Sunday, May 11, 2008

Bluetooth accesspoint with Debian GNU/Linux

With a cheap USB bluetooth dongle, you can make your computer act as a bluetooth access point. It is best to get a class 1 device, which will give at least a range of 100 meters unobscured, and will go through 1 or 2 concrete walls or ceilings. Setting it up under Debian, or any other distro is not trivial. As this took me a while, I decided to document the process.

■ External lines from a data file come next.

==> src/design/prd_pkg.sv <==
// Purpose : Shared constants for the protected range decoder
// Assumes : Quadword configuration accesses at fixed offsets
// Notes   : Field layout is identical for both protected segments
package prd_pkg;

   ////////////////////////////////////////////////////////////////////////
   // Configuration offsets
   localparam logic [7:0] PRD_OFF_CHK_BASE = 8'h60;
   localparam logic [7:0] PRD_OFF_CHK_MASK = 8'h68;
   localparam logic [7:0] PRD_OFF_STL_BASE = 8'h70;
   localparam logic [7:0] PRD_OFF_STL_MASK = 8'h78;

   ////////////////////////////////////////////////////////////////////////
   // Field layout
   localparam int PRD_REG_W     = 64;
   localparam int PRD_ADDR_W    = 40;
   localparam int PRD_FIELD_HI  = 39;
   localparam int PRD_FIELD_LO  = 19;
   localparam int PRD_FIELD_W   = PRD_FIELD_HI - PRD_FIELD_LO + 1;
   localparam int PRD_ENABLE_B  = 11;
   localparam int PRD_LOCK_B    = 10;

   ////////////////////////////////////////////////////////////////////////
   // Reset values
   localparam logic [PRD_FIELD_W-1:0] PRD_FIELD_RST = 21'h00_0000;
   localparam logic [PRD_REG_W-1:0]   PRD_RDATA_RST =
      64'h0000_0000_0000_0000;

   ////////////////////////////////////////////////////////////////////////
   // Register selector
   typedef enum logic [2:0]
   {
      PRD_SEL_NONE     = 3'b000,
      PRD_SEL_CHK_BASE = 3'b001,
      PRD_SEL_CHK_MASK = 3'b010,
      PRD_SEL_STL_BASE = 3'b011,
      PRD_SEL_STL_MASK = 3'b100
   } prd_sel_e;

   function automatic prd_sel_e prd_decode(input logic [7:0] off);
      prd_sel_e sel;
      sel = PRD_SEL_NONE;
      unique case (off)
         PRD_OFF_CHK_BASE: sel = PRD_SEL_CHK_BASE;
         PRD_OFF_CHK_MASK: sel = PRD_SEL_CHK_MASK;
         PRD_OFF_STL_BASE: sel = PRD_SEL_STL_BASE;
         PRD_OFF_STL_MASK: sel = PRD_SEL_STL_MASK;
         default:          sel = PRD_SEL_NONE;
      endcase
      return sel;
   endfunction : prd_decode

endpackage : prd_pkg

==> src/design/prd_decoder.sv <==
// Purpose : Protected range decoder with two base/mask segments
// Assumes : Single clock, synchronous reset, one access per request
// Notes   : Answers and abort flags appear one cycle after the request
//
// Behaviour
// - Check base holds bits 39:19, 512KB aligned
// - Enabled check segment aborts chipset hits, raises check
// - Check lock freezes base and mask until reset
// - Stolen base holds bits 39:19, 512KB aligned
// - Stolen mask selects which bits must match
// - Enabled stolen segment aborts core hits
// - Stolen mask bit 10 shows lock state
// - Each range register is one 64-bit quadword
module prd_decoder
   import prd_pkg::*;
#(
   parameter int ADDR_W = PRD_ADDR_W
)
(
   input  wire logic                  core_clk,
   input  wire logic                  rst_n,
   input  wire logic                  cfgReq,
   input  wire logic                  cfgWrite,
   input  wire logic [7:0]            cfgOffset,
   input  wire logic [PRD_REG_W-1:0]  cfgWdata,
   output logic                       cfgAck,
   output logic      [PRD_REG_W-1:0]  cfgRdata,
   input  wire logic                  chipReq,
   input  wire logic [ADDR_W-1:0]     chipAddr,
   output logic                       chipDone,
   output logic                       chipAbort,
   output logic                       machineCheck,
   input  wire logic                  coreReq,
   input  wire logic [ADDR_W-1:0]     coreAddr,
   output logic                       coreDone,
   output logic                       coreAbort
);

   ////////////////////////////////////////////////////////////////////////
   // Elaboration check: the range fields need the full physical width
   if (ADDR_W != PRD_ADDR_W)
   begin : g_bad_width
      $error("prd_decoder: ADDR_W must equal the 40-bit field layout");
   end

   ////////////////////////////////////////////////////////////////////////
   // Register decode
   prd_sel_e                sel;
   logic                    wrChkBase;
   logic                    wrChkMask;
   logic                    wrStlBase;
   logic                    wrStlMask;

   logic [PRD_FIELD_W-1:0]  chkBase;
   logic [PRD_FIELD_W-1:0]  chkMask;
   logic                    chkEnable;
   logic                    chkLock;
   logic                    chkHit;
   logic [PRD_FIELD_W-1:0]  stlBase;
   logic [PRD_FIELD_W-1:0]  stlMask;
   logic                    stlEnable;
   logic                    stlLock;
   logic                    stlHit;

   // Offsets are quadword slots; a partial offset is simply unmapped
   assign sel       = prd_decode(cfgOffset);
   assign wrChkBase = cfgReq && cfgWrite && (sel == PRD_SEL_CHK_BASE);
   assign wrChkMask = cfgReq && cfgWrite && (sel == PRD_SEL_CHK_MASK);
   assign wrStlBase = cfgReq && cfgWrite && (sel == PRD_SEL_STL_BASE);
   assign wrStlMask = cfgReq && cfgWrite && (sel == PRD_SEL_STL_MASK);

   ////////////////////////////////////////////////////////////////////////
   // Segments: machine-check segment faces the chipset side,
   // stolen segment faces the cores
   prd_segment u_check_segment
   (
      .core_clk (core_clk),
      .rst_n    (rst_n),
      .wrBase   (wrChkBase),
      .wrMask   (wrChkMask),
      .wdata    (cfgWdata),
      .addr     (chipAddr),
      .base     (chkBase),
      .mask     (chkMask),
      .enable   (chkEnable),
      .lock     (chkLock),
      .hit      (chkHit)
   );

   prd_segment u_stolen_segment
   (
      .core_clk (core_clk),
      .rst_n    (rst_n),
      .wrBase   (wrStlBase),
      .wrMask   (wrStlMask),
      .wdata    (cfgWdata),
      .addr     (coreAddr),
      .base     (stlBase),
      .mask     (stlMask),
      .enable   (stlEnable),
      .lock     (stlLock),
      .hit      (stlHit)
   );

   ////////////////////////////////////////////////////////////////////////
   // Read path
   function automatic logic [PRD_REG_W-1:0] prd_pack_base
      (input logic [PRD_FIELD_W-1:0] b);
      logic [PRD_REG_W-1:0] v;
      v = PRD_RDATA_RST;
      v[PRD_FIELD_HI:PRD_FIELD_LO] = b;
      return v;
   endfunction : prd_pack_base

   function automatic logic [PRD_REG_W-1:0] prd_pack_mask
      (input logic [PRD_FIELD_W-1:0] m, input logic en, input logic lk);
      logic [PRD_REG_W-1:0] v;
      v = PRD_RDATA_RST;
      v[PRD_FIELD_HI:PRD_FIELD_LO] = m;
      v[PRD_ENABLE_B] = en;
      v[PRD_LOCK_B]   = lk;
      return v;
   endfunction : prd_pack_mask

   logic                  cfgAck_q;
   logic                  cfgAck_d;
   logic [PRD_REG_W-1:0]  cfgRdata_q;
   logic [PRD_REG_W-1:0]  cfgRdata_d;

   always_comb
   begin
      cfgAck_d   = cfgReq;
      cfgRdata_d = PRD_RDATA_RST;
      // Writes answer with zero data; reserved bits always read zero
      if (cfgReq && !cfgWrite)
      begin
         unique case (sel)
            PRD_SEL_CHK_BASE: cfgRdata_d = prd_pack_base(chkBase);
            PRD_SEL_CHK_MASK:
               cfgRdata_d = prd_pack_mask(chkMask, chkEnable, chkLock);
            PRD_SEL_STL_BASE: cfgRdata_d = prd_pack_base(stlBase);
            PRD_SEL_STL_MASK:
               cfgRdata_d = prd_pack_mask(stlMask, stlEnable, stlLock);
            PRD_SEL_NONE:     cfgRdata_d = PRD_RDATA_RST;
         endcase
      end
   end

   always_ff @(posedge core_clk)
   begin
      if (!rst_n)
      begin
         cfgAck_q   <= 1'b0;
         cfgRdata_q <= PRD_RDATA_RST;
      end
      else
      begin
         cfgAck_q   <= cfgAck_d;
         cfgRdata_q <= cfgRdata_d;
      end
   end

   assign cfgAck   = cfgAck_q;
   assign cfgRdata = cfgRdata_q;

   ////////////////////////////////////////////////////////////////////////
   // Access checking: verdicts are registered so every output is a flop;
   // the cost is one cycle of latency on each access
   logic chipDone_q;
   logic chipDone_d;
   logic chipAbort_q;
   logic chipAbort_d;
   logic machineCheck_q;
   logic machineCheck_d;
   logic coreDone_q;
   logic coreDone_d;
   logic coreAbort_q;
   logic coreAbort_d;

   always_comb
   begin
      chipDone_d     = chipReq;
      chipAbort_d    = chipReq && chkHit;
      machineCheck_d = chipReq && chkHit;
      coreDone_d     = coreReq;
      coreAbort_d    = coreReq && stlHit;
   end

   always_ff @(posedge core_clk)
   begin
      if (!rst_n)
      begin
         chipDone_q     <= 1'b0;
         chipAbort_q    <= 1'b0;
         machineCheck_q <= 1'b0;
         coreDone_q     <= 1'b0;
         coreAbort_q    <= 1'b0;
      end
      else
      begin
         chipDone_q     <= chipDone_d;
         chipAbort_q    <= chipAbort_d;
         machineCheck_q <= machineCheck_d;
         coreDone_q     <= coreDone_d;
         coreAbort_q    <= coreAbort_d;
      end
   end

   assign chipDone     = chipDone_q;
   assign chipAbort    = chipAbort_q;
   assign machineCheck = machineCheck_q;
   assign coreDone     = coreDone_q;
   assign coreAbort    = coreAbort_q;

   ////////////////////////////////////////////////////////////////////////
   // Assertions
   AST_CHIP_ABORT_HIT: assert property (@(posedge core_clk)
      disable iff (!rst_n)
      chipReq && chkEnable &&
      (((chipAddr[PRD_FIELD_HI:PRD_FIELD_LO] ^ chkBase) & chkMask) == '0)
      |=> chipAbort && machineCheck)
      else $error("Chipset hit in check segment not aborted");

   AST_CHIP_NO_ABORT: assert property (@(posedge core_clk)
      disable iff (!rst_n)
      !(chipReq && chkEnable) |=> !chipAbort && !machineCheck)
      else $error("Abort without enabled chipset access");

   AST_CORE_ABORT_HIT: assert property (@(posedge core_clk)
      disable iff (!rst_n)
      coreReq && stlEnable &&
      (((coreAddr[PRD_FIELD_HI:PRD_FIELD_LO] ^ stlBase) & stlMask) == '0)
      |=> coreAbort)
      else $error("Core hit in stolen segment not aborted");

   AST_CORE_MISS: assert property (@(posedge core_clk)
      disable iff (!rst_n)
      coreReq &&
      (((coreAddr[PRD_FIELD_HI:PRD_FIELD_LO] ^ stlBase) & stlMask) != '0)
      |=> coreDone && !coreAbort)
      else $error("Core miss aborted");

   AST_MASK_READBACK: assert property (@(posedge core_clk)
      disable iff (!rst_n)
      cfgReq && !cfgWrite && cfgOffset == PRD_OFF_STL_MASK
      |=> cfgAck && cfgRdata[PRD_LOCK_B] == $past(stlLock)
      && cfgRdata[PRD_ENABLE_B] == $past(stlEnable))
      else $error("Stolen mask readback wrong");

   AST_BASE_RESERVED_ZERO: assert property (@(posedge core_clk)
      disable iff (!rst_n)
      cfgReq && !cfgWrite && cfgOffset == PRD_OFF_CHK_BASE
      |=> cfgRdata[PRD_FIELD_LO-1:0] == '0
      && cfgRdata[PRD_FIELD_HI:PRD_FIELD_LO] == $past(chkBase))
      else $error("Check base readback wrong");

   AST_LOCKED_WRITE_IGNORED: assert property (@(posedge core_clk)
      disable iff (!rst_n)
      stlLock && wrStlBase |=> $stable(stlBase))
      else $error("Locked stolen base changed");

   AST_ACK_ONE_CYCLE: assert property (@(posedge core_clk)
      disable iff (!rst_n) cfgAck == $past(cfgReq))
      else $error("Config answer not one cycle later");

   // Verdict strobes are single pulses; a stuck strobe would double count
   AST_CHIP_DONE_PULSE: assert property (@(posedge core_clk)
      disable iff (!rst_n) chipDone == $past(chipReq))
      else $error("Chipset verdict not one cycle after request");

   AST_CORE_DONE_PULSE: assert property (@(posedge core_clk)
      disable iff (!rst_n) coreDone == $past(coreReq))
      else $error("Core verdict not one cycle after request");

   AST_WRITE_READS_ZERO: assert property (@(posedge core_clk)
      disable iff (!rst_n)
      cfgReq && cfgWrite |=> cfgRdata == '0)
      else $error("Write answered with nonzero data");

   AST_CORE_NO_ABORT: assert property (@(posedge core_clk)
      disable iff (!rst_n)
      !(coreReq && stlEnable) |=> !coreAbort)
      else $error("Core abort without enabled core access");

   AST_CHIP_MISS: assert property (@(posedge core_clk)
      disable iff (!rst_n)
      chipReq &&
      (((chipAddr[PRD_FIELD_HI:PRD_FIELD_LO] ^ chkBase) & chkMask) != '0)
      |=> chipDone && !chipAbort && !machineCheck)
      else $error("Chipset miss aborted");

   COV_CHIP_ABORT: cover property (@(posedge core_clk)
      disable iff (!rst_n) machineCheck);
   COV_CORE_ABORT: cover property (@(posedge core_clk)
      disable iff (!rst_n) coreAbort);
   COV_LOCKED_WRITE: cover property (@(posedge core_clk)
      disable iff (!rst_n) chkLock && wrChkMask);
   COV_UNMAPPED_READ: cover property (@(posedge core_clk)
      disable iff (!rst_n) cfgReq && !cfgWrite && sel == PRD_SEL_NONE);
   COV_STOLEN_LOCKED_WRITE: cover property (@(posedge core_clk)
      disable iff (!rst_n) stlLock && wrStlBase);

endmodule : prd_decoder

==> src/design/prd_segment.sv <==
// Purpose : One protected segment: base, mask, enable, lock and match
// Assumes : Writes arrive as whole quadwords from the top level
// Notes   : Lock freezes both registers until the next reset
module prd_segment
   import prd_pkg::*;
(
   input  wire logic                   core_clk,
   input  wire logic                   rst_n,
   input  wire logic                   wrBase,
   input  wire logic                   wrMask,
   input  wire logic [PRD_REG_W-1:0]   wdata,
   input  wire logic [PRD_ADDR_W-1:0]  addr,
   output logic      [PRD_FIELD_W-1:0] base,
   output logic      [PRD_FIELD_W-1:0] mask,
   output logic                        enable,
   output logic                        lock,
   output logic                        hit
);

   logic [PRD_FIELD_W-1:0] base_q;
   logic [PRD_FIELD_W-1:0] base_d;
   logic [PRD_FIELD_W-1:0] mask_q;
   logic [PRD_FIELD_W-1:0] mask_d;
   logic                   enable_q;
   logic                   enable_d;
   logic                   lock_q;
   logic                   lock_d;

   ////////////////////////////////////////////////////////////////////////
   // Register update
   always_comb
   begin
      base_d   = base_q;
      mask_d   = mask_q;
      enable_d = enable_q;
      lock_d   = lock_q;
      // Locked writes are dropped silently; the write that sets lock
      // still lands, so software can program and lock in one access
      if (!lock_q)
      begin
         if (wrBase)
         begin
            base_d = wdata[PRD_FIELD_HI:PRD_FIELD_LO];
         end
         if (wrMask)
         begin
            mask_d   = wdata[PRD_FIELD_HI:PRD_FIELD_LO];
            enable_d = wdata[PRD_ENABLE_B];
            lock_d   = wdata[PRD_LOCK_B];
         end
      end
   end

   always_ff @(posedge core_clk)
   begin
      if (!rst_n)
      begin
         base_q   <= PRD_FIELD_RST;
         mask_q   <= PRD_FIELD_RST;
         enable_q <= 1'b0;
         lock_q   <= 1'b0;
      end
      else
      begin
         base_q   <= base_d;
         mask_q   <= mask_d;
         enable_q <= enable_d;
         lock_q   <= lock_d;
      end
   end

   assign base   = base_q;
   assign mask   = mask_q;
   assign enable = enable_q;
   assign lock   = lock_q;
   // Masked compare of address bits against the base
   assign hit    = enable_q &&
      (((addr[PRD_FIELD_HI:PRD_FIELD_LO] ^ base_q) & mask_q) == '0);

   ////////////////////////////////////////////////////////////////////////
   // Checks
   AST_LOCK_HOLDS_BASE: assert property (@(posedge core_clk)
      disable iff (!rst_n) $past(lock_q) |-> $stable(base_q))
      else $error("Base changed while locked");

   AST_LOCK_HOLDS_MASK: assert property (@(posedge core_clk)
      disable iff (!rst_n)
      $past(lock_q) |-> $stable(mask_q) && $stable(enable_q) && lock_q)
      else $error("Mask or lock changed while locked");

   AST_UNLOCKED_WRITE: assert property (@(posedge core_clk)
      disable iff (!rst_n)
      !lock_q && wrBase |=> base_q == $past(wdata[PRD_FIELD_HI:PRD_FIELD_LO]))
      else $error("Unlocked base write lost");

endmodule : prd_segment
==> config.mk <==
export PLATFORM = sky130hd
export DESIGN_NAME = prd_decoder
export DESIGN_NICKNAME = d
export VERILOG_FILES = /design/src/design/prd_pkg.sv /design/src/design/prd_decoder.sv /design/src/design/prd_segment.sv
export SDC_FILE = /design/constraint.sdc
export NUM_CORES = 1
export LEC_CHECK = 0
export BUFFER_PORTS_ARGS = -buffer_cell sky130_fd_sc_hd__buf_2
export CELL_PAD_IN_SITES_DETAIL_PLACEMENT = 1
export CELL_PAD_IN_SITES_GLOBAL_PLACEMENT = 2
export CORE_ASPECT_RATIO = 1.25
export CORE_UTILIZATION = 28
export DETAILED_ROUTE_END_ITERATION = 7
export GPL_ROUTABILITY_DRIVEN = 0
export PLACE_DENSITY_LB_ADDON = 0.1
export SYNTH_ARGS = -nofsm -noshare
export SYNTH_HDL_FRONTEND = slang
export SYNTH_SLANG_ARGS = --single-unit
==> constraint.sdc <==
create_clock -name core_clk -period 2.04 [get_ports core_clk]
set_clock_uncertainty 0.15 [all_clocks]
set_input_delay 0.204 -clock core_clk [delete_from_list [all_inputs] [get_ports core_clk]]
set_output_delay 0.204 -clock core_clk [all_outputs]
set_load 0.03 [all_outputs]
==> impl_summary.txt <==
----------------------------------------------------
[Run status]
  Run status ... finished clean

[Global route]
  Maximum number of pins on one net before global-route repair ... 89
  Total global-route track usage ... approximately 18%
  Wire length of the first global-routing pass ... approximately 28 mm
  Antenna violations before repair ... 0
  Via count of the first global-routing pass ... about 4800
  Congestion Overflow GR ... 0

[Setup path]
  Worst setup EP type ... flip-flop
  Critical path endpoint ... coreAbort$_SDFF_PN0_
  Dominant delay contributor by cell family on the critical path ... compound AO/OA/AOI/OAI gates
  CP arrival ... about 2.1 ns
  Critical path, cell by cell ... xor2_1 -> a22o_1 -> a221oi_1 -> buf_4 -> nand4_1 -> a2111oi_0
  Classification of the worst setup path ... flip-flop to flip-flop
  Largest stage delay on the critical path ... between 0.3 and 0.4 ns
  Number of stages on the worst setup path ... 6
  Origin of the critical flop-to-flop path ... u_stolen_segment.base[15]$_SDFFE_PN0P_
  Critical R2R Capture ... coreAbort$_SDFF_PN0_
  CP Buf/Inv Count ... 1
  Worst-case reg-to-reg path depth ... 6
  Highest fanout seen on the critical path ... 3
  CP startpoint ... u_stolen_segment.base[15]$_SDFFE_PN0P_
  Nature of the critical path startpoint ... flip-flop
  Slowest library cell on the worst path ... dfxtp_1
  FF-to-FF setup slack ... between 0.08 and 0.09 ns
  Worst endpoint required time ... between 2 and 2.5 ns

[STA]
  Final worst-path cycle share ... 95.9%
  Total of endpoints with negative setup slack in the final report ... 0
  Max-slew headroom at the worst pin ... a little under half
  Peak Freq ... around 0.51 GHz
  Final critical-path required period ... 1.96 ns
  RSZ-0062 raised after global routing ... false
  Measured slew at the worst slew-check pin ... about 0.82 ns
  TNS Setup ... 0 ns
  Final Hold Slack ... ~0.044 ns
  Final hold violation count ... 0
  Number of pins exceeding their max-slew limit in the final report ... 0

[Floorplanning]
  Number of I/O pins ... ~230
  # rows ... 57
  Core outline area ... slightly below 0.02 sq mm
  Overall die height ... 159 um
  Die outline width ... ~130 um
  Die Footprint ... ~0.02 sq mm
  Initial core utilization ... 28.6%

[Min path]
  Hold crit path type ... input pin to flip-flop
  Beginning of the worst hold path ... cfgOffset[4]
  Hold Path Depth ... 3

[Placement]
  Count of port buffers added during placement ... between 100 and 150
  Post-DP Area ... around 0.0065 sq mm
  Placed instance count ... approximately 940
  HPWL after detailed placement ... about 12 mm

[Synthesis]
  Summed instance area of the synthesized netlist ... about 0.0055 sq mm
  Synth Warn # ... 0
  Post-synthesis register bit count ... 116
  Syn Area/Cell ... 9.86 sq um
  Number of different library cells in the post-synthesis netlist ... 34
  Sequential cell area fraction in the yosys report ... 41.8%
  Gate count after technology mapping ... roughly 560

[Clock tree]
  H-tree depth reported by CTS ... 4
  CTS tree ... yes
  Number of buffers added by the clock tree synthesis step ... 17
  Root Driver ... clkbuf_16
  Clock sink total ... roughly 120
  Post-CTS setup repair buffer count ... 0
  Skew-Pair Late Insertion Delay ... ~0.42 ns
  Clock transition time at the flip-flop clock pins of the worst setup and hold paths ... roughly 0.050 ns
  Clock buffer depth ... 2

[Finish]
  Layout cells sized above 1 ... a little under a quarter
  Fill cells ... about 2300
  Area of all placed cells without fillers ... approximately 0.0073 sq mm
  Net total in the final layout ... just under 900
  Commonest cells after routing, fill and taps aside ... 116 x dfxtp_1, 107 x buf_2, 76 x mux2i_1
  Flip-flop and latch area ... around 0.0023 sq mm
  Non-filler cells, final ... between 900 and 1000
  Footprint of the multi-input gates ... about 0.003 sq mm
  Diodes inserted ... 0
  Relative area change from synthesis to final layout ... 32.3%
  Leading cell type in the layout, fill and taps excluded ... dfxtp_1

[Pwr]
  Power density over the cells ... ~760 mW/mm^2
  Power after layout ... ~5.6 mW
  Static leakage ... 3.16 nW
  Maximum VDD drop ... 617 uV

[Drt]
  Number of remaining DRC errors ... 0
  Total number of vias ... about 4500
  Final routed wire length divided by cell count ... roughly 18 um
  Ratio of routed vias to standard cells ... roughly 4.5
  Total length of routed wires ... 17.8 mm
  Iter 0 DRT Violations ... ~200
  Antenna violation net count after detailed routing ... 0
  Number of iterations in the first detailed-routing pass ... 4

[Run]
  Max-cap check violation count ... 0

----------------------------------------------------
[registers in the layout (all words and copies together) (netlist names)]
signal	flops
cfgAck	1
cfgRdata	23
chipDone	1
coreAbort	1
coreDone	1
machineCheck	1
u_check_segment.base	21
u_check_segment.enable	1
u_check_segment.lock	1
u_check_segment.mask	21
u_stolen_segment.base	21
u_stolen_segment.enable	1
u_stolen_segment.lock	1
u_stolen_segment.mask	21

When you use Bluetooth for network services (as opposed to wireless microphone, wiresless mouse, etc), you are using its PAN, or Personal Area Network profile. PAN is provied by the PAN daemon, pand, from the bluez-utils package. PAN uses the BNEP protocol. BNEP stands for Bluetooth Network Encapsulation Protocol.

Kernel configuration

Get a recent 2.6.x kernel, and enable the following features, either as module or built-in:
  • CONFIG_BRIDGE_NETFILTER
  • CONFIG_BT
  • CONFIG_BT_L2CAP
  • CONFIG_BT_RFCOMM
  • CONFIG_BT_BNEP
  • CONFIG_BT_HCIUSB

Debian packages

Install the following Debian packages:
  • bridge-utils (for brctl)
  • bluez-utils (for pand)

Configuration files

  • Edit /etc/bluetooth/hcid.conf to set class to 0x020100;
  • Edit /etc/default/bluez-utils to set PAND_ENABLED=1 and PAND_OPTIONS="--listen --role NAP"
  • Create /etc/bluetooth/pan/dev-up with this contents:
               #!/bin/sh
    ifconfig $1 0.0.0.0
    brctl addif br0 $1
  • Add a bridge as a network interface to /etc/network/interfaces by using something like this (I use 192.168.192.x as my local address space).
            auto br0
    iface br0 inet manual
    up echo "Adding ethernet bridge between LAN and PAN"
    up ifconfig eth0 0.0.0.0
    up brctl addbr br0
    up brctl setfd br0 0
    up brctl stp br0 off
    up brctl addif br0 eth0
    up ifconfig br0 192.168.192.1 netmask 255.255.255.0 up
    down echo "Removing ethernet bridge between LAN and PAN"
    down ifconfig br0 down
    down brctl delif br0 eth0
    down brctl delbr br0

Operation

First check, whether your USB dongle has been detected by the kernel. You can check this by running 'hciconfig -a'. You should get information on the hci0 interface. Now, if a client bluetooth device will request network service, the PAN daemon, pand, will respond to this. Check your process list to see if pand is running. If not, '/etc/init.d/bluez-utils start' is required. Once the two bluetooth devices connect, a network device called 'bnep0' is created, and pand will execute the /etc/bluetooth/pan/dev-up script. In this script, we will bridge the newly created bnep0 to eth0, using the bridge called br0. To kill the connection at either side, run 'pand -K'.

Clients

A linux client for the bluetooth network, can connect to the server by using this command:
    pand --nodetach --role PANU --search
UPDATE: I've found that I need to have 'dbus' installed to get rid of the error "Inquiry failed. No such device" I recently experienced. Without dbus, /etc/init.d/bluetooth would fail.

Notes

Don't forget that your dhcpd server should now listen on the bridge br0, not on the LAN eth0. Edit /etc/init.d/dhcpd to change this.

The whole deal with the bridging is required, so that dhcpd can function regardless wether bnep0 exists or not. You cannot bring up dhcpd to listen on bnep0, if there is no bluetooth PAN connection. You can, however, have dhcpd listen on the br0 bridge, and attach it to bnep0 whenever a bluetooth client connects.